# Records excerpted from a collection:
☆ ☆ ☆ ☆ ☆

## config.mk

```make
export PLATFORM = sky130hd
export DESIGN_NAME = serial_transmitter_flat
export DESIGN_NICKNAME = d
export VERILOG_FILES = /design/src/rtl/serial_transmitter_if.sv /design/src/rtl/serial_transmitter.sv /design/src/flat_wrapper.sv
export SDC_FILE = /design/constraint.sdc
export NUM_CORES = 1
export LEC_CHECK = 0
export ABC_AREA = 1
export BUFFER_PORTS_ARGS = -buffer_cell sky130_fd_sc_hd__buf_2
export CAP_MARGIN = 5
export CELL_PAD_IN_SITES_DETAIL_PLACEMENT = 1
export CELL_PAD_IN_SITES_GLOBAL_PLACEMENT = 2
export CORE_MARGIN = 3
export CORE_UTILIZATION = 37
export CTS_CLUSTER_SIZE = 28
export DETAILED_ROUTE_END_ITERATION = 10
export PLACE_DENSITY = 0.95
export SLEW_MARGIN = 20
export SYNTH_ARGS = -nofsm -noshare
export SYNTH_HDL_FRONTEND = slang
export SYNTH_SLANG_ARGS = --single-unit
```

## constraint.sdc

```tcl
create_clock -name clock -period 4.5 [get_ports clock]
set_clock_uncertainty 0.15 [all_clocks]
set_input_delay 0.45 -clock clock [delete_from_list [all_inputs] [get_ports clock]]
set_output_delay 0.45 -clock clock [all_outputs]
set_load 0.005 [all_outputs]
```

## src/rtl/serial_transmitter_if.sv

```systemverilog
`default_nettype none
// ============================================================================
// Module   : serial_transmitter_if
// Purpose  : Byte handshake and serial line bundle between a byte producer
//            and serial_transmitter.
// Signals  : dav_    - data available, active low (producer -> transmitter)
//            tx_byte - byte to send, sampled at the acceptance edge
//            rfd     - ready for data, active high (transmitter -> producer)
//            txd     - serial line output, registered
// Revision : 1.0 - initial release
// ============================================================================
interface serial_transmitter_if;
  logic       dav_;
  logic [7:0] tx_byte;
  logic       rfd;
  logic       txd;

  // Producer side.
  modport master (
    output dav_,
    output tx_byte,
    input  rfd,
    input  txd
  );

  // Transmitter side.
  modport slave (
    input  dav_,
    input  tx_byte,
    output rfd,
    output txd
  );
endinterface
`default_nettype wire

```

## src/rtl/serial_transmitter.sv

```systemverilog
`default_nettype none
// ============================================================================
// Module   : serial_transmitter
// Purpose  : Asynchronous-serial transmitter. Accepts one byte over the
//            dav_/rfd handshake and sends start bit, 8 data bits LSB first
//            and STOP_BITS stop bits on txd, each bit BIT_TIME clocks long.
// Ports    : clock  - single clock, rising edge
//            reset_ - asynchronous active-low reset
//            bus    - serial_transmitter_if.slave (dav_, tx_byte, rfd, txd)
// Params   : BIT_TIME  - clocks per bit, 2..31
//            STOP_BITS - 1 or 2
//            START_BIT - start bit level; idle/stop level is its complement
// Revision : 1.0 - initial release
// ============================================================================
module serial_transmitter #(
  parameter int   BIT_TIME  = 16,
  parameter int   STOP_BITS = 1,
  parameter logic START_BIT = 1'b0
) (
  input  logic                  clock,
  input  logic                  reset_,
  serial_transmitter_if.slave   bus
);

  localparam logic       c_IDLE_LEVEL = ~START_BIT;
  localparam logic [5:0] c_BIT_WAIT   = 6'(BIT_TIME);
  localparam logic [5:0] c_STOP_WAIT  = 6'(BIT_TIME * STOP_BITS);

  // START and DATA share one state: the start bit is simply the first
  // BIT_TIME interval before the first shift.
  localparam logic [1:0] c_ST_IDLE      = 2'd0;
  localparam logic [1:0] c_ST_DATA      = 2'd1;
  localparam logic [1:0] c_ST_STOP      = 2'd2;
  localparam logic [1:0] c_ST_HANDSHAKE = 2'd3;

  logic [1:0] r_state,  w_state_next;
  logic [7:0] r_buffer, w_buffer_next;
  logic [3:0] r_count,  w_count_next;
  logic [5:0] r_wait,   w_wait_next;
  logic       r_txd,    w_txd_next;
  logic       r_rfd,    w_rfd_next;
  logic       w_wait_done;

  assign w_wait_done = (r_wait == 6'd1);

  // --------------------------------------------------------------------------
  // State and datapath registers
  // --------------------------------------------------------------------------
  always_ff @(posedge clock or negedge reset_) begin
    if (!reset_) begin
      r_state  <= c_ST_IDLE;
      r_buffer <= 8'd0;
      r_count  <= 4'd0;
      r_wait   <= 6'd0;
      r_txd    <= c_IDLE_LEVEL;
      r_rfd    <= 1'b1;
    end else begin
      r_state  <= w_state_next;
      r_buffer <= w_buffer_next;
      r_count  <= w_count_next;
      r_wait   <= w_wait_next;
      r_txd    <= w_txd_next;
      r_rfd    <= w_rfd_next;
    end
  end

  // --------------------------------------------------------------------------
  // Next-state logic
  // --------------------------------------------------------------------------
  always_comb begin
    w_state_next = r_state;
    case (r_state)
      c_ST_IDLE: begin
        if (!bus.dav_) w_state_next = c_ST_DATA;
      end
      c_ST_DATA: begin
        // r_count reaches 0 once the 8th data bit has been launched; the
        // next wait expiry ends that bit.
        if (w_wait_done && (r_count == 4'd0)) w_state_next = c_ST_STOP;
      end
      c_ST_STOP: begin
        // dav_ is already looked at on the last stop edge so rfd can rise
        // exactly at the end of the stop interval.
        if (w_wait_done) begin
          w_state_next = bus.dav_ ? c_ST_IDLE : c_ST_HANDSHAKE;
        end
      end
      c_ST_HANDSHAKE: begin
        if (bus.dav_) w_state_next = c_ST_IDLE;
      end
      default: w_state_next = c_ST_IDLE;
    endcase
  end

  // --------------------------------------------------------------------------
  // Output and datapath next values
  // --------------------------------------------------------------------------
  always_comb begin
    w_buffer_next = r_buffer;
    w_count_next  = r_count;
    w_wait_next   = r_wait;
    w_txd_next    = r_txd;
    w_rfd_next    = r_rfd;
    case (r_state)
      c_ST_IDLE: begin
        w_txd_next = c_IDLE_LEVEL;
        w_rfd_next = 1'b1;
        if (!bus.dav_) begin
          w_buffer_next = bus.tx_byte;
          w_rfd_next    = 1'b0;
          w_txd_next    = START_BIT;
          w_count_next  = 4'd8;
          w_wait_next   = c_BIT_WAIT;
        end
      end
      c_ST_DATA: begin
        if (w_wait_done) begin
          if (r_count == 4'd0) begin
            w_txd_next  = c_IDLE_LEVEL;
            w_wait_next = c_STOP_WAIT;
          end else begin
            w_txd_next    = r_buffer[0];
            w_buffer_next = {1'b0, r_buffer[7:1]};
            w_count_next  = r_count - 4'd1;
            w_wait_next   = c_BIT_WAIT;
          end
        end else begin
          w_wait_next = r_wait - 6'd1;
        end
      end
      c_ST_STOP: begin
        w_txd_next = c_IDLE_LEVEL;
        if (w_wait_done) begin
          if (bus.dav_) w_rfd_next = 1'b1;
        end else begin
          w_wait_next = r_wait - 6'd1;
        end
      end
      c_ST_HANDSHAKE: begin
        w_txd_next = c_IDLE_LEVEL;
        if (bus.dav_) w_rfd_next = 1'b1;
      end
      default: begin
        w_txd_next = c_IDLE_LEVEL;
        w_rfd_next = 1'b1;
      end
    endcase
  end

  assign bus.txd = r_txd;
  assign bus.rfd = r_rfd;

endmodule
`default_nettype wire
```

## src/flat_wrapper.sv

```systemverilog
// flat-port wrapper written by rule: the top's interface ports become plain ports
module serial_transmitter_flat 
#(
  parameter int   BIT_TIME  = 16,
  parameter int   STOP_BITS = 1,
  parameter logic START_BIT = 1'b0
)
  (clock, reset_, bus_dav_, bus_tx_byte, bus_rfd, bus_txd);
  serial_transmitter_if bus_i ();
  input  logic clock;
  input  logic reset_;
  input wire logic [$bits(bus_i.dav_)-1:0] bus_dav_;
  input wire logic [$bits(bus_i.tx_byte)-1:0] bus_tx_byte;
  output wire logic [$bits(bus_i.rfd)-1:0] bus_rfd;
  output wire logic [$bits(bus_i.txd)-1:0] bus_txd;
  assign bus_i.dav_ = bus_dav_;
  assign bus_i.tx_byte = bus_tx_byte;
  assign bus_rfd = bus_i.rfd;
  assign bus_txd = bus_i.txd;
  serial_transmitter #(.BIT_TIME(BIT_TIME), .STOP_BITS(STOP_BITS), .START_BIT(START_BIT)) u_core (.clock(clock), .reset_(reset_), .bus(bus_i));
endmodule
```

==> Yosys cells after proc, flatten, opt, wreduce, memory -nomap -nowiden <==
Index checks and enable logic that the tools add are counted.
{ "word_totals": {"regBits": 22, "input_bits": 11, "output_inout_bits": 2} }
{ "op_classes": {"add_sub_neg": 2, "n_eq_ne": 11, "mux": 25, "n_reduce_logical": 11} }
{ "op_table": {"columns": ["cell", "count"], "rows": [
  ["two-way mux 8 bit", 3],
  ["two-way mux 6 bit", 3],
  ["one-hot mux 6 bit (3 select lines)", 1],
  ["one-hot mux 8 bit (2 select lines)", 1],
  ["two-way mux 4 bit", 3],
  ["two-way mux 2 bit", 5],
  ["!= test 2 bit, second input constant", 4],
  ["one-hot mux 2 bit (4 select lines)", 1],
  ["one-hot mux 4 bit (2 select lines)", 1],
  ["AND reduction 4 bit", 2],
  ["equality test 6 x 1 -> 1 bit, second input constant", 1],
  ["!= test 2 x 1 -> 1 bit, second input constant", 3],
  ["one-hot mux 1 bit (3 select lines)", 2],
  ["nonzero test 3 bit", 2],
  ["subtractor 6 x 1 -> 6 bit, second input constant", 1],
  ["two-way mux 1 bit", 5],
  ["equality test 2 bit, second input constant", 2],
  ["zero test 4 bit", 1],
  ["subtractor 4 x 1 -> 4 bit, second input constant", 1],
  ["AND reduction 3 bit", 1],
  ["equality test 2 x 1 -> 1 bit, second input constant", 1],
  ["zero test 2 bit", 1],
  ["AND reduction 2 bit", 1],
  ["nonzero test 2 bit", 1],
  ["other kinds (2)", 2]
]} }

==> Longest topological paths before layout <==
{ "logic_depth": {"depth_word": 4, "depth_mapped": 10, "ltp_nobuf": 10} }

==> Worst setup path before layout <==
OpenSTA, ideal clock, no wires.
{ "synth_path": {"path_kind": "register -> register", "startpoint": "register u_core.r_state[0]", "endpoint": "register u_core.r_count[3]", "setup_time_ps": 129, "arrival_time_ps": 1443, "required_time_ps": 4221, "slack_ps": 2778, "stages_incl_launch_ff": 10, "path_buffers": 1, "period_less_slack_ps": 1722, "path_cell_list": "dfrtp_1 > inv_1 > ha_1 > nand2_1 > inv_2 > nor2_4 > nand2_4 > nor2_8 > buf_8 > o21ai_0"} }
{ "synth_via": {"elab_chain_len": 3, "word_cells_on_any_way": 8, "classes_between": "eq/ne: 4; mux: 1; reduce/logical: 3"} }
{ "synth_rtl": {"columns": ["element", "line", "rtl"], "rows": [
  ["from (decl)", "serial_transmitter.sv:36", "logic [1:0] r_state, w_state_next;"],
  ["from (signal assigned)", "serial_transmitter.sv:51", "r_state <= c_ST_IDLE;"],
  ["from (signal assigned)", "serial_transmitter.sv:58", "r_state <= w_state_next;"],
  ["equality test 2 x 1 -> 1 bit or zero test 2 bit (tied branches)", "serial_transmitter.sv:104", "case (r_state)"],
  ["!= test 2 bit (no line), or another cell as far along", null, null],
  ["AND reduction 4 bit (no line)", null, null],
  ["to (signal assigned)", "serial_transmitter.sv:60", "r_count <= w_count_next;"],
  ["to (decl)", "serial_transmitter.sv:38", "logic [3:0] r_count, w_count_next;"]
]} }
Parallel ways exist; a longest one is shown, timed or not.
A chain may end at the register's enable or synchronous reset.

==> Worst setup path in the final report <==
{ "layout_path": {"startpoint": "register u_core.r_state[1]", "endpoint": "register u_core.r_count[3]"} }
Same word-level chain as after synthesis.

==> results.yml <==
outcome:
  outcome: "finished with violations"
  violations: "negative hold slack"
clock_tree:
  cts_max_level: 1
  hold_buffers: 0
  cts_root_buf: "clkbuf_8"
  cts_resized: 0
  path_clk_slew_ns: 0.08
  clock_path_buffers: 2
  cts-buffers-inserted: 3
  cts_tree: "built"
  post_cts_buffers: 0
  cts.sinks: 22
  clock_latency_ns: 0.26
yosys:
  synth-warning-count: 0
  avgSynthCellArea_sq_um: 7.600
  netlist_area_sq_mm: 0.001429
  ys_ff_latch: 22
  yosys.cell_types.count: 25
  ys_seq_area_frac: 0.3870
  syn_nets: 208
  syn-instance-count: 188
power_and_ir_drop:
  switching_power_uw: 606.9
  ir_drop_mv: 0.2448
  clock_power_share: 0.108
  intPower_uw: 599.4
  power_density_mw_per_mm2: 770.7
  pwr-share-seq: 0.293
  p_comb_frac: 0.599
  swShare: 0.5031
  power_leakage_uw: 0.0008469
final_layout:
  antenna-diode-count: 0
  multi_input_area_sq_um: 753.2
  layout_commonest_cell: "nand2_1"
  seq_area_sq_um: 553.0
  drive_gt1_frac: 0.1600
  area_delta_synth_final_pct: 9.545
  final_cell_mix: "nand2_1, inv_1, dfrtp_1, nand3_1, o21ai_0"
  layout.cells.non_filler: 246
  fill_cells: 463
  final_nets: 221
routing:
  drc_errors: 0
  viasPerCell: 4.959
  drt-total-wl_mm: 3.513
  wl_per_cell_microns: 14.28
  drt_iter0_drc: 29
  ant_nets: 0
  vias: 1220
  dr.pass1.iters: 4
place:
  io_buffers: 12
  dpl.hpwl_mm: 2.746
  gp_congestion: 0.8331
  dp.cells: 242
  place_ws_ns: 2.211
global_routing:
  grt.overflow.total: 0
  track_usage: 0.1775
  antenna_found_initial: 0
  grt_pass1_wl_mm: 6.244
  grt_start_max_net_pins: 23
  grt_pass1_vias: 1329
sta:
  max_slew_margin: 0.6529
  period_needed_ns: 2.291
  hold_violations: 9
  tightest_slew_ns: 0.5206
  finalSetupViolCount: 0
  rsz0062_at_grt: "no"
  setup_ws_ns: 2.209
  timing.fmax_mhz: 436.5
  fin_crit_sh: 0.5091
  slew_viol_final: 0
  whs_ns: -0.005705
  setup_tns_ns: 0
critical_path:
  path_class: "reg2reg"
  worstPathRequired_ns: 4.53
  rr_startpoint: "u_core.r_state[1]"
  cp_max_fo: 18
  critPathArrivalTime_ns: 2.32
  cp-end-kind: "flop"
  startpoint_type: "flop"
  critPathLaunch: "u_core.r_state[1]"
floorplanning:
  die_width_microns: 68.15
  chipHeight_microns: 68.15
  ios: 13
  rows: 21
  die-area_sq_mm: 0.004644
  core_region_area_sq_mm: 0.003521
  initial_utilization: 0.4058
min_path:
  hold_class: "in2async"
run:
  maxCapViolations: 0
synthesized netlist by cell type:
cell type  instances  area, sq um
nand2_1           55        206.5
inv_1             23        86.33
dfrtp_1           20        500.5
nand3_1           18        90.09
o21ai_0           17        85.08
ha_1               9        112.6
nor2_1             9        33.78
nand2_2            6        37.54
a21oi_1            5        25.02
xor2_1             4        35.03
clkbuf_1           3        11.26
nand4_1            3        18.77
dfstp_2            2        52.55
nor2_4             2        22.52
o31ai_1            2        15.01
buf_8              1        15.01
inv_2              1        3.750
inv_4              1        6.260
nand2_4            1        11.26
nand3_2            1        10.01
nor2_2             1        6.260
nor2_8             1        20.02
o21a_1             1        7.510
o21ai_2            1        8.760
o21bai_1           1        7.510
kinds of logic after synthesis:
kind of cell             after synthesis  share of synthesized area
XOR/XNOR                               4                    0.02452
AND/OR/NAND/NOR                       97                     0.3196
adder cells (fa/ha/maj)                9                    0.07881
buffers and inverters                 29                    0.08581
flip-flops                            22                     0.3870
AO/OA/AOI/OAI                         27                     0.1042
critical path: stages, from the launching register on:
cell,delay [ns]
dfrtp_1,0.44
inv_1,0.12
ha_1,0.49
nor2_1,0.19
nor2_4,0.18
nand2_4,0.10
nor2_8,0.27
o21ai_0,0.14
o21ai_0,0.11
metrics by stage:
stage | utilization | power, uW | hold slack (ns) | instance area, sq um
after floorplan | - | 926.0 | 0.004409 | 1429
after global placement | 0.4318 | 1047 | 0.2990 | 1520
after detailed placement | 0.4318 | 1086 | 0.3100 | 1520
after CTS | 0.4446 | 1227 | 0.01904 | 1565
after global routing | 0.4446 | 1346 | 0.03203 | 1565
final | 0.4446 | 1206 | -0.005705 | 1565
cell type report:
class / count / share of cell area
Timing Repair Buffer: 12 / 0.03837
Inverter: 25 / 0.06155
Tap cell: 46 / 0.03677
Multi-Input combinational cell: 137 / 0.4812
Clock buffer: 4 / 0.02878
Sequential cell: 22 / 0.3533
flip-flops by register name (all words and copies together), names as in the netlist:
signal           count
u_core.r_state       2
u_core.r_count       4
u_core.bus.rfd       1
u_core.r_wait        6
u_core.r_buffer      8
u_core.bus.txd       1
power groups by stage:
stage,clock network [uW],registers [uW],logic (uW)
3_5_place_dp,0,357,728
3_3_place_gp,0,356,692
6_report,131,353,723
5_1_grt,143,364,839
2_1_floorplan,0,343,583
4_1_cts,135,354,737
metal layers:
layer | share of wire | global-route usage
met1 | 0.47 | 0.2242
met2 | 0.50 | 0.3117
met3 | 0.022 | 0.03448
met4 | 0.0074 | 0.03722
met5 | 0 | 0
final timing paths:
kind | cells after the start | endpoint | slack [ns]
worst max register to register | 8 | u_core.r_count[3] | 2.21
worst min-delay path | 1 | u_core.r_count[0] | -0.006
worst min register to register | 2 | u_core.bus.rfd | 0.34
max in group asynchronous | 1 | u_core.bus.rfd | 3.84
worst max-delay path | 8 | u_core.r_count[3] | 2.21
min in group clock | 3 | u_core.r_buffer[7] | 0.34
Power figures use the tool's default switching activity.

☆ ☆ ☆ ☆ ☆

# Task to complete:
Please transcribe exactly the lines above from the line that has "io_buffers: 12" up to and including the line that has "grt_start_max_net_pins: 23"; no other line belongs in the answer.

# Result for this exercise:
  io_buffers: 12
  dpl.hpwl_mm: 2.746
  gp_congestion: 0.8331
  dp.cells: 242
  place_ws_ns: 2.211
global_routing:
  grt.overflow.total: 0
  track_usage: 0.1775
  antenna_found_initial: 0
  grt_pass1_wl_mm: 6.244
  grt_start_max_net_pins: 23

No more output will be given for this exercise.